■ EXERCISE OBJECTIVE ■
Filter the entries that follow, copying every line in which the word "share" appears.

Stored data

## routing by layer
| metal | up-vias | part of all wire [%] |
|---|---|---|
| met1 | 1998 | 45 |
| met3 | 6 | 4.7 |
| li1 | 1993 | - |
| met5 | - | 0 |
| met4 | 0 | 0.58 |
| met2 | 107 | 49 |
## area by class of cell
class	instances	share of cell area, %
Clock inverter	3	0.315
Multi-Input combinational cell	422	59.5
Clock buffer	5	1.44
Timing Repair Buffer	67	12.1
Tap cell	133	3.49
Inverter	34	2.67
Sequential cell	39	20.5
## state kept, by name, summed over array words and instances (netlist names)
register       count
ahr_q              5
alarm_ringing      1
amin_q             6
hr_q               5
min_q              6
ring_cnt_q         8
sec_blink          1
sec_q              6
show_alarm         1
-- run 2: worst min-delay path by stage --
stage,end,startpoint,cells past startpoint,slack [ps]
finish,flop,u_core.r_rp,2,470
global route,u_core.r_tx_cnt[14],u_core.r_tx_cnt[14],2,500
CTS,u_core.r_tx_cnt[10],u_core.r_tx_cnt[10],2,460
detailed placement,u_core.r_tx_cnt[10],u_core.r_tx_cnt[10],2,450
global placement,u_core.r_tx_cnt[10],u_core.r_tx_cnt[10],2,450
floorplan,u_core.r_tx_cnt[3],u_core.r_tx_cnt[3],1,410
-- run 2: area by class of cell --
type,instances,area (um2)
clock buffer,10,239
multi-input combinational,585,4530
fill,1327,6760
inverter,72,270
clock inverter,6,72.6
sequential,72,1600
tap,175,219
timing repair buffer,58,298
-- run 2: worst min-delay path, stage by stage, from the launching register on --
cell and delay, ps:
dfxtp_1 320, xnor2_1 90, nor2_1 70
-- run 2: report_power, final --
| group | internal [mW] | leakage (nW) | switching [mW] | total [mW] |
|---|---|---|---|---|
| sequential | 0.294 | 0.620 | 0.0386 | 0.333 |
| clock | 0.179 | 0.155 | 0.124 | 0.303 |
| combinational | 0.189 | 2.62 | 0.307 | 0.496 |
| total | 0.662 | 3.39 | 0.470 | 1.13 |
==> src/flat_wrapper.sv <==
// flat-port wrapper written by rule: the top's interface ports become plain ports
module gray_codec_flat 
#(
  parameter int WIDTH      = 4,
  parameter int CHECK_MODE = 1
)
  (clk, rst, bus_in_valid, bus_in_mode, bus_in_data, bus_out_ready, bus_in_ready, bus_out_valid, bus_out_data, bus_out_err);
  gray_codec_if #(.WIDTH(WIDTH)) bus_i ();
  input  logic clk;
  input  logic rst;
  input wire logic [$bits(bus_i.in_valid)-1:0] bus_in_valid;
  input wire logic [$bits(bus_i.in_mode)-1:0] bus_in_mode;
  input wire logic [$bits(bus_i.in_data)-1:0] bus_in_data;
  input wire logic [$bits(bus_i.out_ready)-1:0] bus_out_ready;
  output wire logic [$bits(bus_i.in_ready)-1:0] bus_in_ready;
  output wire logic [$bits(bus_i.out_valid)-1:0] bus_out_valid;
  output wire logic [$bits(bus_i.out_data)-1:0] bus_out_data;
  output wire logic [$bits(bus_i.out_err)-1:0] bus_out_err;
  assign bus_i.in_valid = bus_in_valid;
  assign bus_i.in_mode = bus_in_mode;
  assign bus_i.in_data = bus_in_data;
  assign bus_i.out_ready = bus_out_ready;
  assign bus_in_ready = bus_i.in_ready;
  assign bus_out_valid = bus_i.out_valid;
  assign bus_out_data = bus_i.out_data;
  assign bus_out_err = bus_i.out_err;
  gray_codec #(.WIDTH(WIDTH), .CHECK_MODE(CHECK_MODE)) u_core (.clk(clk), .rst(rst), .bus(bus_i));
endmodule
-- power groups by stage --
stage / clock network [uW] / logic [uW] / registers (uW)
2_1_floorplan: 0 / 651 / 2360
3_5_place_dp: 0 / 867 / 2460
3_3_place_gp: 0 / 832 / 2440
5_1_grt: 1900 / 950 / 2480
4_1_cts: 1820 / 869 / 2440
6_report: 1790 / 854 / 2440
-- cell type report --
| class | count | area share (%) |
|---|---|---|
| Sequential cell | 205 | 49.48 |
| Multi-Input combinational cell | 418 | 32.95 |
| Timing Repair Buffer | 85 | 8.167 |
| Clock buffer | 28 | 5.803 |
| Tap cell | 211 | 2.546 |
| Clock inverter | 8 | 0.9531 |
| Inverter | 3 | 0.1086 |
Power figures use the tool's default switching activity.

■ WRITTEN RESPONSE ■
class	instances	share of cell area, %
| class | count | area share (%) |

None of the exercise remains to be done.